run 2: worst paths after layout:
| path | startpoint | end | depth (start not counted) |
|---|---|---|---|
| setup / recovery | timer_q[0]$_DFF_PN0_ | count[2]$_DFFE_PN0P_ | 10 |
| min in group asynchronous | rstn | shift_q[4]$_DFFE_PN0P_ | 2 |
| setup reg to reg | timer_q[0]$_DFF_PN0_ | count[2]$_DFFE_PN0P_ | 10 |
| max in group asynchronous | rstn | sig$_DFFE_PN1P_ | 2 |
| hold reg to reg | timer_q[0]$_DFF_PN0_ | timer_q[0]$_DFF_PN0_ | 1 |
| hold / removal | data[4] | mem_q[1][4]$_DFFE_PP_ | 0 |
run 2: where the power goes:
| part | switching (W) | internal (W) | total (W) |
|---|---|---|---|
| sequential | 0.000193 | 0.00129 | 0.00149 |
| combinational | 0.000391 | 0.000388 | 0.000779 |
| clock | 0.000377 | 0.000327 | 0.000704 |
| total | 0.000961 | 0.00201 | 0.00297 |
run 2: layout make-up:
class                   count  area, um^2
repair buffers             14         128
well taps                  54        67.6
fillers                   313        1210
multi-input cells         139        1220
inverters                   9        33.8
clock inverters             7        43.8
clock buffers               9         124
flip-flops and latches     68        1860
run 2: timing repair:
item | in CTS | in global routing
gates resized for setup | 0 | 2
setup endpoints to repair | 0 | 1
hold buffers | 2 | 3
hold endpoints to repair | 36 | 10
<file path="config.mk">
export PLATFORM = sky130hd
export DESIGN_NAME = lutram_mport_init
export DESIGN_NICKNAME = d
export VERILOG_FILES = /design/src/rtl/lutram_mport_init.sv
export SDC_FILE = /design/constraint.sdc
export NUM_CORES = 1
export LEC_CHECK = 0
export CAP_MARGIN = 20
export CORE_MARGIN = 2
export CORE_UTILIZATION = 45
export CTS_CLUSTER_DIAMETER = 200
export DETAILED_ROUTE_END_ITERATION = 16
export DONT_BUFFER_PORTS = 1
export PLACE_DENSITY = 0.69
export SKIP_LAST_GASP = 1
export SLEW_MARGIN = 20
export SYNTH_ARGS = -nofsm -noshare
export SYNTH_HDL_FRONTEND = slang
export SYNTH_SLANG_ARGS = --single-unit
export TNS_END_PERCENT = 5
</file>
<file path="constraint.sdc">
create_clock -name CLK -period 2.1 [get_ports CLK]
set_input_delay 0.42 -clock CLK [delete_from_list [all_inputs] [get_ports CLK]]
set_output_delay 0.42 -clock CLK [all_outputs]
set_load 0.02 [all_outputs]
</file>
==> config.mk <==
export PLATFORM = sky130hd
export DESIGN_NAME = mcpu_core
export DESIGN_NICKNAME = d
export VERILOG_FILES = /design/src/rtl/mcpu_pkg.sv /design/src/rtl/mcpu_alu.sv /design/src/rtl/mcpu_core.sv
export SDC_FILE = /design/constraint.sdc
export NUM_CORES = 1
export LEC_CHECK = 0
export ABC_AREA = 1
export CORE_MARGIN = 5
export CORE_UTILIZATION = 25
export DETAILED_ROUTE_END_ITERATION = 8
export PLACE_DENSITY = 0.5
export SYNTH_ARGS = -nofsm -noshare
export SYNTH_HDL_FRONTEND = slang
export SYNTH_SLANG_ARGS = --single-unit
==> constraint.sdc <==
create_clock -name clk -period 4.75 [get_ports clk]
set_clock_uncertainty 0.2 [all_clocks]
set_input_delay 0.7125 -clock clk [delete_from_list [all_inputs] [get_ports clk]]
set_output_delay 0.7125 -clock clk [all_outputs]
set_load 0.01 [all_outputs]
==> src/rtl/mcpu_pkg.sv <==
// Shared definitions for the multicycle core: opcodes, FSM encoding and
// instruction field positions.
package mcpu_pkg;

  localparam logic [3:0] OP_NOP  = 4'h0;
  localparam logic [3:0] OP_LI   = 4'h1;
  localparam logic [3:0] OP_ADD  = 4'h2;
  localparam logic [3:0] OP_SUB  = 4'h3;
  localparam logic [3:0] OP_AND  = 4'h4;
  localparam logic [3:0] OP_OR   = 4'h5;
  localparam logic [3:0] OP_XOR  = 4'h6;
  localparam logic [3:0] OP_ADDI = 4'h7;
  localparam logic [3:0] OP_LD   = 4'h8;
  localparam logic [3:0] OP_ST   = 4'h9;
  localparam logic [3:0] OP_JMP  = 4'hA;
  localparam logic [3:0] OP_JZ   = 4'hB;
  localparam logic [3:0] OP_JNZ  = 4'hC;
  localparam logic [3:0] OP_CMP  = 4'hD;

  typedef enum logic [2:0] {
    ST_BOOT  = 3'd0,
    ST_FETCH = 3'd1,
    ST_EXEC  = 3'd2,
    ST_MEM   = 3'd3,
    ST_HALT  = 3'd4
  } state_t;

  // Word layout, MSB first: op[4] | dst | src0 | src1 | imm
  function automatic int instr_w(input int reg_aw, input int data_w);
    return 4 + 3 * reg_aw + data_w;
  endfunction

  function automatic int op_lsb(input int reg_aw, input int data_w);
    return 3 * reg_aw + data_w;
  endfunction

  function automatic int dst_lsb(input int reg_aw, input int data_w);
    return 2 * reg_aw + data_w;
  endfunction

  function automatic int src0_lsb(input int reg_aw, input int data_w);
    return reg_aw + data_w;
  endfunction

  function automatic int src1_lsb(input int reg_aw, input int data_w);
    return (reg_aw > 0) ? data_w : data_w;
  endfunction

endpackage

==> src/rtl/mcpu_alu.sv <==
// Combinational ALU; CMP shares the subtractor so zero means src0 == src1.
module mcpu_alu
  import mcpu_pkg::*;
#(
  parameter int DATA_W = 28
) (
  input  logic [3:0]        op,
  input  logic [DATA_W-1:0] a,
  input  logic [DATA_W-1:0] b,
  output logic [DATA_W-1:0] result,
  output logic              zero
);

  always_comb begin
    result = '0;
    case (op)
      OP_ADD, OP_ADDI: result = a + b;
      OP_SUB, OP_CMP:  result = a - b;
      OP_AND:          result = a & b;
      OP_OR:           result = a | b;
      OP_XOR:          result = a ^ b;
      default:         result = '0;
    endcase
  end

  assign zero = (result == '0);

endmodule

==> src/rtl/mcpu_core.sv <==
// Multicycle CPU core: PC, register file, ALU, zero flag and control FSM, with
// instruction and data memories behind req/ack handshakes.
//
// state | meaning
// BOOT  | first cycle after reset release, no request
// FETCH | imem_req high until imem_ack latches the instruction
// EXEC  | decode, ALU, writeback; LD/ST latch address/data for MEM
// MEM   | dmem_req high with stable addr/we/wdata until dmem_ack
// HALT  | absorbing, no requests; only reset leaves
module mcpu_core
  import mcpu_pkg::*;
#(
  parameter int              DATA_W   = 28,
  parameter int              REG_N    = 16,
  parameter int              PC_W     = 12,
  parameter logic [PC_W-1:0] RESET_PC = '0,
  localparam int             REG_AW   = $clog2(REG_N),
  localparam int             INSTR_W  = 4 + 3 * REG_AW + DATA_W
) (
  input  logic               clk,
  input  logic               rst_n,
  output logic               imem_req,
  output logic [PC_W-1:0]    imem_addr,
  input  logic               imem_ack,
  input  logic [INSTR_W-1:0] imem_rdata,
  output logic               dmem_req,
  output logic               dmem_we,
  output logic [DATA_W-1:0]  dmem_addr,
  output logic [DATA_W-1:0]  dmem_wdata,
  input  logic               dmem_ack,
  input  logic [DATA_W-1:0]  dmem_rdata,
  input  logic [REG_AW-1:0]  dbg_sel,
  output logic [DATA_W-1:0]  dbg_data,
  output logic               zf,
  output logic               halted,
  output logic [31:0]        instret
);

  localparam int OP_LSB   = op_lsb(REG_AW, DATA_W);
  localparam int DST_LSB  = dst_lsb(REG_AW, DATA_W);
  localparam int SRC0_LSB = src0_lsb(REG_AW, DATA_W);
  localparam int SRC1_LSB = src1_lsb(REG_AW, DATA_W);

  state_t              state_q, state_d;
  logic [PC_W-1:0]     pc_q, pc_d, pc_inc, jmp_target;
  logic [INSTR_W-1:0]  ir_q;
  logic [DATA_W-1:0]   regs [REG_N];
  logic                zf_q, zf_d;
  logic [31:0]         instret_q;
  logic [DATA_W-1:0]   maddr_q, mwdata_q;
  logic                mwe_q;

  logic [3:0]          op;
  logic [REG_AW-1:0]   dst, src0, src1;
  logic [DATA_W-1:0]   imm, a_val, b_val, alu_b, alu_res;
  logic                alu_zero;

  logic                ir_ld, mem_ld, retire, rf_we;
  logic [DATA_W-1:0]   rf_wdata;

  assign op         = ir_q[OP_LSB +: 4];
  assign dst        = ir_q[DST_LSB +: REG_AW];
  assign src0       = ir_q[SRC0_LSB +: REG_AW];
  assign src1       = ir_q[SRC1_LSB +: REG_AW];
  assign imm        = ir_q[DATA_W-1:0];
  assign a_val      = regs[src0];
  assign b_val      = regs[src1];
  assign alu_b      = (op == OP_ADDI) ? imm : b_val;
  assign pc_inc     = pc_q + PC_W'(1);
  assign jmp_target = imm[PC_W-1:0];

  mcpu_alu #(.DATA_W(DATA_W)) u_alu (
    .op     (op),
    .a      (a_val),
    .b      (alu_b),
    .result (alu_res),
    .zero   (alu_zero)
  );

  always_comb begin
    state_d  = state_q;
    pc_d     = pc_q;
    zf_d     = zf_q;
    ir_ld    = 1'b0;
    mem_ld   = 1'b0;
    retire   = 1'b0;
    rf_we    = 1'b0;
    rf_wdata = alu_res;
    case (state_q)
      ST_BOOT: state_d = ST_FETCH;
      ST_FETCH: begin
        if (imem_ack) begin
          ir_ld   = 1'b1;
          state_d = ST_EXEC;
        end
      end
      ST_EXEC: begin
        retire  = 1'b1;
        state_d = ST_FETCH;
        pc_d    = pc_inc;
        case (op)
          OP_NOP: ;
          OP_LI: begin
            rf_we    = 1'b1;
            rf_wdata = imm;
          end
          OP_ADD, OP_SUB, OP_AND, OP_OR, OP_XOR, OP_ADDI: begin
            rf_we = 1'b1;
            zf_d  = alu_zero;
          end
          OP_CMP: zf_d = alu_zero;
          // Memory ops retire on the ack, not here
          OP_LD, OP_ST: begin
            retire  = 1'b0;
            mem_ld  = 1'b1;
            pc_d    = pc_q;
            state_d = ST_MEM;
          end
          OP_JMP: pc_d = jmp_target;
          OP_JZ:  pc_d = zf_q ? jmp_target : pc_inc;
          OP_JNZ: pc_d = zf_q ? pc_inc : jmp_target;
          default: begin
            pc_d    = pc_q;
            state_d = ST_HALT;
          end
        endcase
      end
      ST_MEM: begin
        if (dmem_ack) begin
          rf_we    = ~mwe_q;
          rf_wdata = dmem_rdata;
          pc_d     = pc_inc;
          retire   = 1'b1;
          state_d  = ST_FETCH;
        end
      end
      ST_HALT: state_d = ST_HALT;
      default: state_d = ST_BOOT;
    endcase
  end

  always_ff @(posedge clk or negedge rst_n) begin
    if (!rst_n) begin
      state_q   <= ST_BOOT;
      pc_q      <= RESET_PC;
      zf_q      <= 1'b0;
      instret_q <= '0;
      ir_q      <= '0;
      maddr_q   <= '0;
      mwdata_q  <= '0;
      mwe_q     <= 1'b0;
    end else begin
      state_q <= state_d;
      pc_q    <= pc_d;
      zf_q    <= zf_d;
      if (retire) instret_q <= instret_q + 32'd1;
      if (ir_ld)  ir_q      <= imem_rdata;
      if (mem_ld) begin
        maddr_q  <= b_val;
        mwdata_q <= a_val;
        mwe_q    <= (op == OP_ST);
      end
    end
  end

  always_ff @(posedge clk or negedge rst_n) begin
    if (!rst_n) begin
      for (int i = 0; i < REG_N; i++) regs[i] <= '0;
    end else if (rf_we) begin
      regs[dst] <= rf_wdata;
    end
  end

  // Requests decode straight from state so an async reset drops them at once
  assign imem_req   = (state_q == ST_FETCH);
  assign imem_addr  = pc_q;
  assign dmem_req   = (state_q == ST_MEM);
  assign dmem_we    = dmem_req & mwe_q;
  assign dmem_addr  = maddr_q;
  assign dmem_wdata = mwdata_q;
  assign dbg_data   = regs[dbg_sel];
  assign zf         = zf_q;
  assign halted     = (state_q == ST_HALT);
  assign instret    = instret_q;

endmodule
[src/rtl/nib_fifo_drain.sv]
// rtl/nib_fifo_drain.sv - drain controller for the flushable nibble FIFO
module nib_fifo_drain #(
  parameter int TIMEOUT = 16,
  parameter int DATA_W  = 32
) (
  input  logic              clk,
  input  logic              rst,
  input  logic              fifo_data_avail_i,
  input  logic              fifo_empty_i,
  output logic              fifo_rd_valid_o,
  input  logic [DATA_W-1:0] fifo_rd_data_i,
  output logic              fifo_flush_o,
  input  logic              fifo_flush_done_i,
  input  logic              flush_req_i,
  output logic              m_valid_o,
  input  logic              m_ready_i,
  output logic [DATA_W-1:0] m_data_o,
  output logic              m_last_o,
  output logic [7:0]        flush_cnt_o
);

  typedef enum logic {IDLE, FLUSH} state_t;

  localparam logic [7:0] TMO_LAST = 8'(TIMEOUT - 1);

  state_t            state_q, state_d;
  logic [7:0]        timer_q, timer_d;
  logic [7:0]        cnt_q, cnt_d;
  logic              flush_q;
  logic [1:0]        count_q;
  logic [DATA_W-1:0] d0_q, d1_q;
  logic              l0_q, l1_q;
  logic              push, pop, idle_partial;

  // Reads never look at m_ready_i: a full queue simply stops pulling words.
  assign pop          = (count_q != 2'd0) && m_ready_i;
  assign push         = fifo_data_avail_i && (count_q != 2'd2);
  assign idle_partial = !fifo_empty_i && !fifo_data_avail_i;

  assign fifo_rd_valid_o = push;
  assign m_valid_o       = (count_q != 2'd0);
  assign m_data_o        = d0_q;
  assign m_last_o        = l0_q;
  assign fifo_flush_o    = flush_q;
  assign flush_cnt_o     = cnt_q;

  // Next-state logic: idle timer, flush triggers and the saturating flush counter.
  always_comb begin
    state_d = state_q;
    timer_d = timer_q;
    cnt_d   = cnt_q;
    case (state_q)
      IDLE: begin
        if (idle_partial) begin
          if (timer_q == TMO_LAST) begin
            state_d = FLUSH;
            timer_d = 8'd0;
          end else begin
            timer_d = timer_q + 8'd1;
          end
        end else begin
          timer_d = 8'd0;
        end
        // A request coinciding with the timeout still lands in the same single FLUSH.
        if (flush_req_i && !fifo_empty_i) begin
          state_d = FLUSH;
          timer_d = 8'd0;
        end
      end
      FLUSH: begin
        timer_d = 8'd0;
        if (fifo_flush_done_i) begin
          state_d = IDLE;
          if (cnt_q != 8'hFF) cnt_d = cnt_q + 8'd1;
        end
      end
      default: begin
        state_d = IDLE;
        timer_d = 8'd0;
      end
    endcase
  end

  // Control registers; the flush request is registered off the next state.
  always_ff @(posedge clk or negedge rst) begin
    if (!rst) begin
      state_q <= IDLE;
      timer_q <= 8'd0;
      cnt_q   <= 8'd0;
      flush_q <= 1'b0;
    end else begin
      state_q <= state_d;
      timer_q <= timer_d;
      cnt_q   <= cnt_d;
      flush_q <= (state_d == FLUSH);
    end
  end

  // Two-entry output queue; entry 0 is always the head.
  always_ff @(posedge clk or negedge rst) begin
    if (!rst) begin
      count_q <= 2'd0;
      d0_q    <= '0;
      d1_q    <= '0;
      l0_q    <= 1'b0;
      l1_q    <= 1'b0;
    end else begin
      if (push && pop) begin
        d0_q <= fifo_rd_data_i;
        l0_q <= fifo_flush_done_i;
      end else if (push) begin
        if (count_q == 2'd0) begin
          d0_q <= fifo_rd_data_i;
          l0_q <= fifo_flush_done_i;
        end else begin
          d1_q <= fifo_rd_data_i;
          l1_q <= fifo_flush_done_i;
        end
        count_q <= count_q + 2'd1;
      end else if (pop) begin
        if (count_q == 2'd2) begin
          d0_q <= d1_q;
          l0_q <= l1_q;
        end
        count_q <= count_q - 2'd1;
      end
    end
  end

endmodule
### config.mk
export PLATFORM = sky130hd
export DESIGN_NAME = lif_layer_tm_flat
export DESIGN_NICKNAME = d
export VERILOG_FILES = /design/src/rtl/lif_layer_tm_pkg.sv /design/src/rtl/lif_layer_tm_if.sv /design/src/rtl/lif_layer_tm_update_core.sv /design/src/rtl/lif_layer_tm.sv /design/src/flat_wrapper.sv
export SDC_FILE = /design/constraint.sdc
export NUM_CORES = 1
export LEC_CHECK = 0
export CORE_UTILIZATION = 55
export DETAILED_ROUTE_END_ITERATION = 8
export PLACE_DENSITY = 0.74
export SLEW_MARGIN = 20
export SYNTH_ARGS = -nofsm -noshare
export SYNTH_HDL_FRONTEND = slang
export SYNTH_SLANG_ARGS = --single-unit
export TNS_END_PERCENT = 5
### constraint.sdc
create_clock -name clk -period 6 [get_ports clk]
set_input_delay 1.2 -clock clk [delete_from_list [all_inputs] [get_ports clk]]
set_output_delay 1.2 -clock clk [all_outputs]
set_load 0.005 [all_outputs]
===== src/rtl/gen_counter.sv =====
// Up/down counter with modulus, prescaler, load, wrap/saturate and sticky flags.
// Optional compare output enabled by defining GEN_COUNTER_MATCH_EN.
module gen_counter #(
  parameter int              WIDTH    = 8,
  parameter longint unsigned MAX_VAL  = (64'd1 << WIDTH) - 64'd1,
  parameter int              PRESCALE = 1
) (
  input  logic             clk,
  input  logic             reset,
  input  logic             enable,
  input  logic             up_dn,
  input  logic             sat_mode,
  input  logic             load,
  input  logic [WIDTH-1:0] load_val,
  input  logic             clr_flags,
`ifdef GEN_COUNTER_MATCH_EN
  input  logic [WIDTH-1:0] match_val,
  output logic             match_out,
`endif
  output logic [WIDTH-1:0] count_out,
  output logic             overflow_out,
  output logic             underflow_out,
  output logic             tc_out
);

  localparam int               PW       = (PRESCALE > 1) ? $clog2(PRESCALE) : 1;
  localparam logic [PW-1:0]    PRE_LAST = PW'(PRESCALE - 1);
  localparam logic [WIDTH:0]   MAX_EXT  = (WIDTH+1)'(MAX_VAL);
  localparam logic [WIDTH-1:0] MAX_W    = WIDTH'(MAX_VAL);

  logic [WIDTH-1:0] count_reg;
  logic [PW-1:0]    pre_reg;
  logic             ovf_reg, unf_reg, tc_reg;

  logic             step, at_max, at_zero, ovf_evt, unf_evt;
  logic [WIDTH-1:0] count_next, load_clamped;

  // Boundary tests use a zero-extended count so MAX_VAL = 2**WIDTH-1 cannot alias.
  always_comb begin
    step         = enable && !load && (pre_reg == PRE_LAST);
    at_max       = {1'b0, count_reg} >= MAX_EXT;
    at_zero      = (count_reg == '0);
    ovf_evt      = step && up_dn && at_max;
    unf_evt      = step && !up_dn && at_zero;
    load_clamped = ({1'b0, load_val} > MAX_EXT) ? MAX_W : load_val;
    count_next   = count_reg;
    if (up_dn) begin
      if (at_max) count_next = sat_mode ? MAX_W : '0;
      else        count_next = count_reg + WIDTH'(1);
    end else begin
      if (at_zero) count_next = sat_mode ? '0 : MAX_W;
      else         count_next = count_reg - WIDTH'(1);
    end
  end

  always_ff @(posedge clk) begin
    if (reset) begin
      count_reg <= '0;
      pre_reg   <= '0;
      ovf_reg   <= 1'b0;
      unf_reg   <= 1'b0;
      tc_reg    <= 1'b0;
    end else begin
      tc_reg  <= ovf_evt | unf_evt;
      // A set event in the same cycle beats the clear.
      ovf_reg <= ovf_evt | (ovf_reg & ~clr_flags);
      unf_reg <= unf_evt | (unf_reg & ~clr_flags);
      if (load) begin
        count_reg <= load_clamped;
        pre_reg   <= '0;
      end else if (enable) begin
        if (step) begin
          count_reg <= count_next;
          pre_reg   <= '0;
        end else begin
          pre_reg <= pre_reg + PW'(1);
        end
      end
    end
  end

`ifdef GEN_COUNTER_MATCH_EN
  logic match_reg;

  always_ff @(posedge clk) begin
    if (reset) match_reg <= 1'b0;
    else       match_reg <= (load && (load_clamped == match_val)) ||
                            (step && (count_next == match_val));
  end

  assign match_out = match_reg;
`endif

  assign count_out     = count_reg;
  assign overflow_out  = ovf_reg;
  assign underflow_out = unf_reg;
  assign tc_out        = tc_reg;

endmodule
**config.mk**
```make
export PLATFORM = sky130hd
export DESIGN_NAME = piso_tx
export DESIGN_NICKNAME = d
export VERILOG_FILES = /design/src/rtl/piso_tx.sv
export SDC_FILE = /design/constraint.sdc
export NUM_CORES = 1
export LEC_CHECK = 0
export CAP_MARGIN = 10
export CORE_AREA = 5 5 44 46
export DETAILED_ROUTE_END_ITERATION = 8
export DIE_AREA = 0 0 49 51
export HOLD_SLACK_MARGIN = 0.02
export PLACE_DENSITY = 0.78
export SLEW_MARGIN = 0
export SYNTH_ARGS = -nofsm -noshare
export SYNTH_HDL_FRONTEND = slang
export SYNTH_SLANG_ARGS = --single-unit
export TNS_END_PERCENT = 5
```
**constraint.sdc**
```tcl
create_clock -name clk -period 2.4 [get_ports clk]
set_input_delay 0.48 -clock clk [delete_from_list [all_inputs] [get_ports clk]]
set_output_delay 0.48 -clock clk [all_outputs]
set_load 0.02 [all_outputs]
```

### [WORK TASK]
Reproduce the entries exactly, starting at their first line and stopping after the line with "export CAP_MARGIN = 20".

### [TASK RESULT]
run 2: worst paths after layout:
| path | startpoint | end | depth (start not counted) |
|---|---|---|---|
| setup / recovery | timer_q[0]$_DFF_PN0_ | count[2]$_DFFE_PN0P_ | 10 |
| min in group asynchronous | rstn | shift_q[4]$_DFFE_PN0P_ | 2 |
| setup reg to reg | timer_q[0]$_DFF_PN0_ | count[2]$_DFFE_PN0P_ | 10 |
| max in group asynchronous | rstn | sig$_DFFE_PN1P_ | 2 |
| hold reg to reg | timer_q[0]$_DFF_PN0_ | timer_q[0]$_DFF_PN0_ | 1 |
| hold / removal | data[4] | mem_q[1][4]$_DFFE_PP_ | 0 |
run 2: where the power goes:
| part | switching (W) | internal (W) | total (W) |
|---|---|---|---|
| sequential | 0.000193 | 0.00129 | 0.00149 |
| combinational | 0.000391 | 0.000388 | 0.000779 |
| clock | 0.000377 | 0.000327 | 0.000704 |
| total | 0.000961 | 0.00201 | 0.00297 |
run 2: layout make-up:
class                   count  area, um^2
repair buffers             14         128
well taps                  54        67.6
fillers                   313        1210
multi-input cells         139        1220
inverters                   9        33.8
clock inverters             7        43.8
clock buffers               9         124
flip-flops and latches     68        1860
run 2: timing repair:
item | in CTS | in global routing
gates resized for setup | 0 | 2
setup endpoints to repair | 0 | 1
hold buffers | 2 | 3
hold endpoints to repair | 36 | 10
<file path="config.mk">
export PLATFORM = sky130hd
export DESIGN_NAME = lutram_mport_init
export DESIGN_NICKNAME = d
export VERILOG_FILES = /design/src/rtl/lutram_mport_init.sv
export SDC_FILE = /design/constraint.sdc
export NUM_CORES = 1
export LEC_CHECK = 0
export CAP_MARGIN = 20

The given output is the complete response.